A growing number of her clients are suspecting their spouses are having an affair because it’s ‘becoming increasingly obvious they are not just taking work calls’ while cheaters are using things like exercise or grocery shopping as excuses to leave the house.
‘Changes in behaviour are often a key indicator of an affair. Things like never letting you near their mobile phone or being secretive about its use, for instance,’ Ms Hartley Moore told Daily Mail Australia.
‘The coronavirus lockdown means people who are having affairs will be desperate to concoct reasons to get away from their partners. A classic is to start an argument and then claim they need to go out to “cool down”.’
High profile private investigator Julia Hartley Moore (pictured) has noticed a startling rise of infidelity cases despite the coronavirus lockdown
The signs your spouse is cheating on you during isolation
- Changes in behaviour
- Things like never letting you near their mobile phone or being secretive about it’s use for instance
- People who are having affairs will be desperate to concoct reasons to get away from their partners
- A classic example is to start an argument and then claim they need to go out to ‘cool down’
- They show signs of resentment because they are now having to spend so much time with their wife or husband instead of their extramarital partner
She said cheaters tend to be risk takers as ‘all sorts of unseen consequences result from a normal affair’, so may be undeterred by self-isolation or the chance of contracting COVID-19.
‘The risk of STIs and pregnancy, not to mention the emotional damage affairs can cause to whole families,’ she said.
‘But people take that risk every day. Adding a potentially life-threatening disease to the mix no doubt makes some stop to think, but not all.’
Despite travel restrictions and social distancing guidelines put in place, she said cheaters are still continuing on with their affairs knowing they are risking their own health.
‘Of course they are. Are people really capable of putting intense physical relationships on hold for months? Where there is a will, people will always try to find a way,’ she said.
‘Even with travel restrictions, cheaters who are also owners of investment properties, holiday homes, boats or businesses have ready made locations and potential excuses to use them as cover for affairs.
‘An affair at the moment will mean close physical contact with someone outside your bubble, potentially exposing your loved ones and others to COVID-19. I don’t even want to think about how selfish that is.’
She said cheaters are now online in ‘bigger numbers than ever before’, using apps such as Viber, WhatsApp and Zoom to communicate with their lovers.
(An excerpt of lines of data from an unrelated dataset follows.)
**src/rtl/bdp_pkg.sv**
```systemverilog
package bdp_pkg;
  localparam int NBANK  = 4;
  localparam int BSEL_W = 2;
  localparam int WORD_W = 16;
  localparam int NBYTE  = WORD_W / 8;
  typedef logic [WORD_W-1:0] word_t;
  typedef logic [NBYTE-1:0]  bmask_t;
endpackage

```
**src/rtl/bdp_port_gate.sv**
```systemverilog
module bdp_port_gate
  import bdp_pkg::*;
#(
  parameter int ADDR_W  = 6,
  parameter bit IS_LEFT = 1'b1
) (
  input  logic                     ce,
  input  logic                     we,
  input  logic [ADDR_W-1:0]        addr,
  input  logic [NBANK-1:0]         sel,
  output logic [BSEL_W-1:0]        bank,
  output logic [ADDR_W-BSEL_W-1:0] off,
  output logic                     owned,
  output logic                     rd,
  output logic                     wr
);
  // upper address bits pick the bank, the rest index the word
  assign bank = addr[ADDR_W-1 -: BSEL_W];
  assign off  = addr[ADDR_W-BSEL_W-1:0];

  // select high means left owns; right owns on low
  generate
    if (IS_LEFT) begin : g_left
      assign owned = sel[bank];
    end else begin : g_right
      assign owned = ~sel[bank];
    end
  endgenerate

  assign rd = ce & ~we;
  assign wr = ce & we;
endmodule

```
**src/rtl/bdp_bank.sv**
```systemverilog
module bdp_bank
  import bdp_pkg::*;
#(
  parameter int OFF_W = 4
) (
  input  logic             clk,
  input  logic             rst_n,
  input  logic             left_owns,
  input  logic             l_hit,
  input  logic [OFF_W-1:0] l_off,
  input  bmask_t           l_be,
  input  word_t            l_wd,
  input  logic             r_hit,
  input  logic [OFF_W-1:0] r_off,
  input  bmask_t           r_be,
  input  word_t            r_wd,
  output word_t            l_q,
  output word_t            r_q
);
  localparam int DEPTH = 1 << OFF_W;

  word_t mem [DEPTH];

  logic             wen;
  logic [OFF_W-1:0] woff;
  bmask_t           wbe;
  word_t            wd;

  // the owner alone steers the single write path of this bank
  always_comb begin
    if (left_owns) begin
      wen = l_hit; woff = l_off; wbe = l_be; wd = l_wd;
    end else begin
      wen = r_hit; woff = r_off; wbe = r_be; wd = r_wd;
    end
  end

  always_ff @(posedge clk) begin
    if (wen) begin
      for (int b = 0; b < NBYTE; b++) begin
        if (wbe[b]) mem[woff][b*8 +: 8] <= wd[b*8 +: 8];
      end
    end
  end

  assign l_q = mem[l_off];
  assign r_q = mem[r_off];

  // a foreign write with no owner write this cycle leaves the word alone
  a_r4_right_dropped: assert property (@(posedge clk) disable iff (!rst_n)
    (left_owns && r_hit && !l_hit) |=> (mem[$past(r_off)] === $past(r_q)));
  a_r4_left_dropped: assert property (@(posedge clk) disable iff (!rst_n)
    (!left_owns && l_hit && !r_hit) |=> (mem[$past(l_off)] === $past(l_q)));
  // a full-word owner write lands in the addressed word
  a_r3_left_full_write: assert property (@(posedge clk) disable iff (!rst_n)
    (left_owns && l_hit && (&l_be)) |=> (mem[$past(l_off)] == $past(l_wd)));
  a_r3_right_full_write: assert property (@(posedge clk) disable iff (!rst_n)
    (!left_owns && r_hit && (&r_be)) |=> (mem[$past(r_off)] == $past(r_wd)));
endmodule

```
**src/rtl/bdp_rd_port.sv**
```systemverilog
module bdp_rd_port
  import bdp_pkg::*;
#(
  parameter word_t FILL = 16'hDEAD
) (
  input  logic  clk,
  input  logic  rst_n,
  input  logic  rd,
  input  logic  owned,
  input  word_t q_in,
  output word_t rdata,
  output logic  rvld
);
  always_ff @(posedge clk) begin
    if (!rst_n) begin
      rdata <= '0;
      rvld  <= 1'b0;
    end else begin
      rvld <= rd;
      if (rd) rdata <= owned ? q_in : FILL;
    end
  end

  // foreign reads answer with the filler word
  a_r5_filler: assert property (@(posedge clk) disable iff (!rst_n)
    (rd && !owned) |=> (rdata == FILL));
  // every read is answered exactly one cycle later
  a_r6_latency: assert property (@(posedge clk) disable iff (!rst_n)
    rd |=> rvld);
  // idle cycles keep the data and drop valid
  a_r10_hold: assert property (@(posedge clk) disable iff (!rst_n)
    !rd |=> (!rvld && $stable(rdata)));
endmodule

```
**src/rtl/banked_dpram.sv**
```systemverilog
module banked_dpram
  import bdp_pkg::*;
#(
  parameter int    ADDR_W = 6,
  parameter word_t FILL   = 16'hDEAD
) (
  input  logic              clk,
  input  logic              rst_n,
  input  logic [3:0]        bank_sel,
  input  logic              l_ce,
  input  logic              l_we,
  input  logic [1:0]        l_be,
  input  logic [ADDR_W-1:0] l_addr,
  input  logic [15:0]       l_wdata,
  output logic [15:0]       l_rdata,
  output logic              l_rvld,
  input  logic              r_ce,
  input  logic              r_we,
  input  logic [1:0]        r_be,
  input  logic [ADDR_W-1:0] r_addr,
  input  logic [15:0]       r_wdata,
  output logic [15:0]       r_rdata,
  output logic              r_rvld
);
  localparam int OFF_W = ADDR_W - BSEL_W;

  logic [BSEL_W-1:0] l_bank, r_bank;
  logic [OFF_W-1:0]  l_off, r_off;
  logic              l_own, r_own, l_rd, r_rd, l_wr, r_wr;

  bdp_port_gate #(.ADDR_W(ADDR_W), .IS_LEFT(1'b1)) u_gate_l (
    .ce(l_ce), .we(l_we), .addr(l_addr), .sel(bank_sel),
    .bank(l_bank), .off(l_off), .owned(l_own), .rd(l_rd), .wr(l_wr)
  );
  bdp_port_gate #(.ADDR_W(ADDR_W), .IS_LEFT(1'b0)) u_gate_r (
    .ce(r_ce), .we(r_we), .addr(r_addr), .sel(bank_sel),
    .bank(r_bank), .off(r_off), .owned(r_own), .rd(r_rd), .wr(r_wr)
  );

  word_t bq_l [NBANK];
  word_t bq_r [NBANK];

  generate
    for (genvar g = 0; g < NBANK; g++) begin : g_bank
      logic l_hit, r_hit;
      assign l_hit = l_wr && (l_bank == BSEL_W'(g));
      assign r_hit = r_wr && (r_bank == BSEL_W'(g));
      bdp_bank #(.OFF_W(OFF_W)) u_bank (
        .clk(clk), .rst_n(rst_n), .left_owns(bank_sel[g]),
        .l_hit(l_hit), .l_off(l_off), .l_be(l_be), .l_wd(l_wdata),
        .r_hit(r_hit), .r_off(r_off), .r_be(r_be), .r_wd(r_wdata),
        .l_q(bq_l[g]), .r_q(bq_r[g])
      );
    end
  endgenerate

  bdp_rd_port #(.FILL(FILL)) u_rd_l (
    .clk(clk), .rst_n(rst_n), .rd(l_rd), .owned(l_own),
    .q_in(bq_l[l_bank]), .rdata(l_rdata), .rvld(l_rvld)
  );
  bdp_rd_port #(.FILL(FILL)) u_rd_r (
    .clk(clk), .rst_n(rst_n), .rd(r_rd), .owned(r_own),
    .q_in(bq_r[r_bank]), .rdata(r_rdata), .rvld(r_rvld)
  );

  // both ports never own the same bank at once
  a_r2_single_owner: assert property (@(posedge clk) disable iff (!rst_n)
    (l_ce && r_ce && (l_bank == r_bank)) |-> (l_own != r_own));
endmodule

```
**config.mk**
```make
export PLATFORM = sky130hd
export DESIGN_NAME = banked_dpram
export DESIGN_NICKNAME = d
export VERILOG_FILES = /design/src/rtl/bdp_pkg.sv /design/src/rtl/bdp_port_gate.sv /design/src/rtl/bdp_bank.sv /design/src/rtl/bdp_rd_port.sv /design/src/rtl/banked_dpram.sv
export SDC_FILE = /design/constraint.sdc
export NUM_CORES = 1
export LEC_CHECK = 0
export ABC_AREA = 0
export BUFFER_PORTS_ARGS = -buffer_cell sky130_fd_sc_hd__buf_2
export CAP_MARGIN = 10
export CORE_MARGIN = 3
export CORE_UTILIZATION = 50
export DETAILED_ROUTE_END_ITERATION = 10
export PLACE_DENSITY = 0.76
export SLEW_MARGIN = 0
export SYNTH_ARGS = -nofsm -noshare
export SYNTH_HDL_FRONTEND = slang
export SYNTH_HIERARCHICAL = 1
export SYNTH_SLANG_ARGS = --single-unit
```
**constraint.sdc**
```tcl
create_clock -name clk -period 2.68 [get_ports clk]
set_clock_uncertainty 0.2 [all_clocks]
set_input_delay 0.134 -clock clk [delete_from_list [all_inputs] [get_ports clk]]
set_output_delay 0.134 -clock clk [all_outputs]
set_load 0.005 [all_outputs]
```
==> impl_metrics.env <==
export IMPL_track_usage=0.303
export IMPL_place_congestion=0.960
export IMPL_die_area_um2=107000
export IMPL_finalMaxSlewViolations=0
export IMPL_power_switching_mw=8.93
export IMPL_worst_hold_path_endpoint="u_rd_l/rdata[11]"
export IMPL_number_of_enable_flip_flop_cells_after_synthesis=1024
export IMPL_syn_inst=2915
export IMPL_final_critical_path_setup_slack_ns=0.0458
export IMPL_min_period_over_period=0.983
export IMPL_dr_first_iter_drc_count=5628
export IMPL_timing_fmax_mhz=380
export IMPL_ctsLongestPathBuffers=3
export IMPL_cts_buffers_inserted=106
export IMPL_grt_pass1_wl_mm=235
export IMPL_worst_setup_path_start_kind="input port"
export IMPL_dominantRegCellSynth="edfxtp_1"
export IMPL_num_io_pins=92
export IMPL_core_um2=102000
export IMPL_power_per_cell_area_nw_per_um2=617
export IMPL_worstPathArrival_ns=2.75
export IMPL_grt_setup_unrepaired="no"
export IMPL_first_global_vias=33688
export IMPL_p_total_mw=37.1
export IMPL_clkLatencyLatePin_ns=0.72
export IMPL_pwr_share_seq=0.497
export IMPL_p_leak_nw=20.6
export IMPL_setup_viol=0
export IMPL_worst_r2r_endpoint="u_rd_l/rdata[6]"
export IMPL_worst_ep_required_time_ns=2.79
export IMPL_initial_util=0.505
export IMPL_critical_path_peak_fanout=8
export IMPL_grt_max_degree=45
export IMPL_cts_reportedPaths_clkPinSlew_ns=0.06
export IMPL_floorplan_die_width_um=327
export IMPL_timing_final_crit_period_ns=2.63
export IMPL_cap_viol_max_count=0
export IMPL_first_pass_iters=8
export IMPL_hold_path_class="in -> reg"
export IMPL_timing_rr_start="g_bank[2].u_bank/mem[8][6]"
export IMPL_min_path_cells=4
export IMPL_drcViolationCount=0
export IMPL_worst_case_register_to_register_setup_slack_ns=0.05
export IMPL_ir_drop_mv=0.532
export IMPL_timing_hold_worst_start="l_addr[4]"
export IMPL_combinationalPowerShare=0.107
export IMPL_wl_per_cell_um=33.7
export IMPL_outcome="complete, no violations"
export IMPL_cts_num_sinks=1058
export IMPL_total_nets_final=3428
export IMPL_remaining_max_slew_budget_at_the_tightest_pin=0.156
export IMPL_route_detailed_vias_per_inst=6.94
export IMPL_worst_max_slew_pin_slew_ns=1.26
export IMPL_via_count=33563
export IMPL_endpoint_kind="flop"
export IMPL_synthesis_area_um2=51400
export IMPL_area_delta_synth_final_pct=16.8
export IMPL_floorplan_die_height_um=327
export IMPL_share_of_power_burned_in_the_clock_network=0.397
export IMPL_post_synthesis_sequential_area_ratio=0.611
export IMPL_portBuffers=91
export IMPL_dp_final_hpwl_mm=117
export IMPL_synth_avg_cell_area_um2=17.6
export IMPL_routed_wirelength_mm=163
export IMPL_final_antenna_net_count=0
export IMPL_p_int_mw=28.1
export IMPL_asyncSetResetFlopFracSynth=0
export IMPL_htreeDepth=3
export IMPL_finalSetupTns_ns=0
export IMPL_final_layout_size_suffix_gt1_frac=0.374
export IMPL_p_sw_frac=0.241
export IMPL_post_synth_num_cell_types=34
export IMPL_row_count=117
export IMPL_synthesis_yosys_warnings=6
export IMPL_ctsRootBufferMaster="clkbuf_16"
export IMPL_post_synthesis_register_bit_count=1058
export IMPL_dp_worst_setup_slack_ns=-0.365
export IMPL_reg2reg_depth=6
export IMPL_final_hold_violation_count=0
export IMPL_critical_path_start_end_classification="in -> reg"
export IMPL_synthesis_nets=2973
export IMPL_grt_remaining_overflow=0
export IMPL_grt_antenna_before_repair=13
export IMPL_tritoncts="done"
timing repair:
action	4_1_cts	5_1_grt
hold buffers	54	0
buffers inserted	0	0
resized for setup	0	1
endpoints found under the setup margin	0	8
hold endpoints to repair	775	0
layout by cell type, fill, tap and decap left out, types with 4 or more instances in the layout:
cell	count
edfxtp_1	1024
nor3_1	8
a22o_1	64
clkbuf_16	106
or2_2	4
o21ai_0	10
nor2b_1	24
nor3b_1	26
o22ai_1	96
inv_1	11
clkinvlp_4	11
mux2i_1	128
clkinv_1	25
clkinv_2	27
and3_1	18
inv_6	4
nand2_1	70
and3b_1	36
clkbuf_1	8
o31ai_1	64
buf_2	86
o221a_2	18
nand3b_1	10
buf_12	47
bufinv_16	8
mux4_1	48
o21ai_1	10
nor2_1	183
a22oi_1	184
mux4_2	362
buf_4	393
mux2_2	208
dlygate4sd3_1	54
and2_1	8
o221ai_1	8
nand2b_1	12
clkinv_4	4
dfxtp_1	34
logic make-up (layout without fill, tap and decap cells):
logic type / Yosys count / in the layout / share of synthesized area
buf+inv: 249 / 796 / 0.0290
simple gates: 404 / 404 / 0.0394
mux: 746 / 746 / 0.254
other cells: 0 / 3 / 0
flops: 1058 / 1058 / 0.611
compound gates: 458 / 458 / 0.0667
layout make-up:
class	count	area, um^2
multi-input combinational	1608	18500
antenna	3	7.51
timing repair buffer	585	4930
tap	1368	1710
inverter	11	41.3
fill	7283	41800
sequential	1058	31400
clock buffer	117	2720
clock inverter	83	712
power by group through the flow:
stage	Combinational [mW]	Sequential (mW)	Clock, mW
floorplan	2.19	18.7	0
global placement	3.65	18.7	0
detailed placement	3.76	18.8	0
CTS	3.84	18.4	14.7
global route	4.07	18.4	15.4
finish	3.95	18.4	14.7
worst max-delay path by stage:
| stage | from | endpoint | slack, ns |
|---|---|---|---|
| global placement | l_addr[1] | u_rd_l/rdata[5] | -0.34 |
| global route | g_bank[2].u_bank/mem[8][6] | u_rd_l/rdata[6] | 0.02 |
| detailed placement | l_addr[0] | u_rd_l/rdata[4] | -0.37 |
| CTS | g_bank[2].u_bank/mem[7][0] | u_rd_l/rdata[0] | 0.12 |
| floorplan | l_addr[0] | u_rd_l/rdata[11] | 0.32 |
| finish | r_we | g_bank[1].u_bank/mem[13][4] | 0.05 |
sequential cells by signal (all words and copies together), names as in the netlist:
| signal | flops |
|---|---|
| g_bank.u_bank/mem | 1024 |
| u_rd_l/rdata | 16 |
| u_rd_l/rvld | 1 |
| u_rd_r/rdata | 16 |
| u_rd_r/rvld | 1 |
synthesized netlist by cell type (10+ instances only):
library cell	count	area, um^2
dfxtp_1	34	681
mux2i_1	128	1280
o31ai_1	64	480
nand2b_1	12	75.1
mux4_2	362	8150
and3b_1	36	315
buf_6	40	450
buf_4	40	300
mux4_1	48	1260
nand3b_1	10	75.1
and3_1	18	113
inv_1	11	41.3
o221a_2	18	203
a22o_1	64	561
o21ai_0	10	50.1
mux2_2	208	2340
clkbuf_1	68	255
o21ai_1	10	50.1
edfxtp_1	1024	30700
nand2_1	70	263
nor3b_1	26	195
buf_2	86	430
nor2_1	184	691
nor2b_1	26	163
o22ai_1	96	601
a22oi_1	184	1380
worst max-delay path, stage by stage:
cell           delay (ns)
dlygate4sd3_1        0.51
buf_2                0.11
and2_1               0.38
and3b_1              0.27
and3b_1              0.26
o22ai_1              0.20
nor2_1               0.87
metrics by stage:
step / instance area [um^2] / utilization / hold WS, ns / std cells
floorplan: 51400 / - / 0.0826 / 2915
global placement: 56100 / 0.550 / 0.309 / 4576
detailed placement: 56100 / 0.550 / 0.301 / 4576
CTS: 60000 / 0.589 / 0.0216 / 4830
global route: 60100 / 0.589 / 0.0609 / 4831
finish: 60100 / 0.589 / 0.0752 / 4833
routing by layer:
| layer | global-route usage | share of wire | up-vias |
|---|---|---|---|
| met5 | 0 | 0.00052 | - |
| met4 | 0.141 | 0.056 | 12 |
| met3 | 0.0941 | 0.14 | 462 |
| met2 | 0.464 | 0.45 | 2753 |
| met1 | 0.397 | 0.35 | 17057 |
| li1 | - | - | 13279 |
Power figures use the tool's default switching activity.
But with the world in shutdown, the PI said many suspicious husbands and wives are starting to notice things about their spouses they would normally overlook
One of Ms Hartley Moore’s clients, Mike* revealed an elderly couple caught his wife and her lover having sex in a wooded area metres from a walking path just last week.
‘She’s got a very responsible job for goodness sake, the betrayal’s bad enough but I can’t believe the stupidity of it,’ Mike said.
Mike said his wife would insist she did the grocery shopping or go out for a walk by herself claiming she needed ‘me time’.
Since the outbreak, Ms Hartley Moore has seen a spike of online enquiries at her firm.
‘I put that down to the fact it’s harder to make a phone call to us when your partner is in the same room,’ she said.
Ms Hartley Moore said the coronavirus crisis has also impacted on the way private investigators can operate.
‘For instance one of our most useful tools is physical surveillance but with the lockdown, that’s no longer an option for us,’ she explained.
‘So we are focusing on GPS tracker cases for instance, and tracing, background checks, anything we can work on remotely – the enquiries for that stuff are through the roof.’
Julia Hartley Moore and her team work in a range of services, including infidelity investigations, missing persons cases, and computer and mobile phone forensics.